==> src/rtl/seg_scan_ctrl.sv <==
// Multiplexed 6-digit seven-segment scan controller with per-slot blanking
// and frame-synchronous shadow register loading.
module seg_scan_ctrl #(
  parameter int CLK_DIV   = 50000,
  parameter int BLANK_CYC = 500
) (
  input  logic       sys_clk,
  input  logic       sys_rst_n,
  input  logic       enable,
  input  logic [6:0] seg0,
  input  logic [6:0] seg1,
  input  logic [6:0] seg2,
  input  logic [6:0] seg3,
  input  logic [6:0] seg4,
  input  logic [6:0] seg5,
  input  logic [5:0] dp_in,
  input  logic       upd_req,
  output logic       upd_ack,
  output logic [6:0] seg_bus,
  output logic       dp_n,
  output logic [5:0] dig_sel,
  output logic       frame_done
);

  localparam int            CW         = (CLK_DIV > 2) ? $clog2(CLK_DIV) : 1;
  localparam logic [CW-1:0] CNT_LAST   = CW'(CLK_DIV - 1);
  localparam logic [CW-1:0] BLANK_LAST = (BLANK_CYC > 0) ? CW'(BLANK_CYC - 1) : '0;
  localparam bit            HAS_BLANK  = (BLANK_CYC > 0);

  typedef enum logic [1:0] {
    ST_IDLE  = 2'd0,
    ST_BLANK = 2'd1,
    ST_SHOW  = 2'd2
  } state_t;

  state_t        state_r, state_s;
  logic [CW-1:0] cnt_r, cnt_s;
  logic [2:0]    idx_r, idx_s;
  logic [6:0]    shadow_seg_r [6];
  logic [5:0]    shadow_dp_r;
  logic          upd_ack_r;
  logic          frame_done_r;
  logic          frame_end_s;
  logic          load_s;

  // State, counters and shadow registers
  always_ff @(posedge sys_clk) begin
    if (!sys_rst_n) begin
      state_r      <= ST_IDLE;
      cnt_r        <= '0;
      idx_r        <= 3'd0;
      for (int i = 0; i < 6; i++) shadow_seg_r[i] <= 7'h7F;
      shadow_dp_r  <= 6'b000000;
      upd_ack_r    <= 1'b0;
      frame_done_r <= 1'b0;
    end else begin
      state_r      <= state_s;
      cnt_r        <= cnt_s;
      idx_r        <= idx_s;
      upd_ack_r    <= load_s;
      frame_done_r <= frame_end_s;
      if (load_s) begin
        shadow_seg_r[0] <= seg0;
        shadow_seg_r[1] <= seg1;
        shadow_seg_r[2] <= seg2;
        shadow_seg_r[3] <= seg3;
        shadow_seg_r[4] <= seg4;
        shadow_seg_r[5] <= seg5;
        shadow_dp_r     <= dp_in;
      end else begin
        shadow_dp_r <= shadow_dp_r;
      end
    end
  end

  // Next-state, slot counter and load qualification
  always_comb begin
    state_s     = state_r;
    cnt_s       = cnt_r;
    idx_s       = idx_r;
    frame_end_s = (state_r == ST_SHOW) && (idx_r == 3'd5) && (cnt_r == CNT_LAST);
    // Loads only land between frames so a scan never mixes old and new data.
    load_s      = upd_req && !upd_ack_r && ((state_r == ST_IDLE) || frame_end_s);
    case (state_r)
      ST_IDLE: begin
        cnt_s = '0;
        idx_s = 3'd0;
        if (enable) begin
          state_s = HAS_BLANK ? ST_BLANK : ST_SHOW;
        end else begin
          state_s = ST_IDLE;
        end
      end
      ST_BLANK: begin
        if (!enable) begin
          state_s = ST_IDLE;
          cnt_s   = '0;
          idx_s   = 3'd0;
        end else if (cnt_r == BLANK_LAST) begin
          state_s = ST_SHOW;
          cnt_s   = cnt_r + CW'(1);
        end else begin
          cnt_s   = cnt_r + CW'(1);
        end
      end
      ST_SHOW: begin
        if (!enable) begin
          state_s = ST_IDLE;
          cnt_s   = '0;
          idx_s   = 3'd0;
        end else if (cnt_r == CNT_LAST) begin
          state_s = HAS_BLANK ? ST_BLANK : ST_SHOW;
          cnt_s   = '0;
          idx_s   = (idx_r == 3'd5) ? 3'd0 : idx_r + 3'd1;
        end else begin
          cnt_s   = cnt_r + CW'(1);
        end
      end
      default: begin
        state_s = ST_IDLE;
        cnt_s   = '0;
        idx_s   = 3'd0;
      end
    endcase
  end

  // Display decode, zero latency from state and shadow contents
  always_comb begin
    dig_sel = 6'b111111;
    seg_bus = 7'h7F;
    dp_n    = 1'b1;
    case (state_r)
      ST_SHOW: begin
        if (idx_r <= 3'd5) begin
          dig_sel = ~(6'b000001 << idx_r);
          seg_bus = shadow_seg_r[idx_r];
          dp_n    = ~shadow_dp_r[idx_r];
        end else begin
          dig_sel = 6'b111111;
        end
      end
      default: begin
        dig_sel = 6'b111111;
      end
    endcase
  end

  assign upd_ack    = upd_ack_r;
  assign frame_done = frame_done_r;

endmodule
==========
● **What you have to do**
Isolate each line of the listing above that includes "parameter". Copy it.

● **Written reply**
  parameter int CLK_DIV   = 50000,
  parameter int BLANK_CYC = 500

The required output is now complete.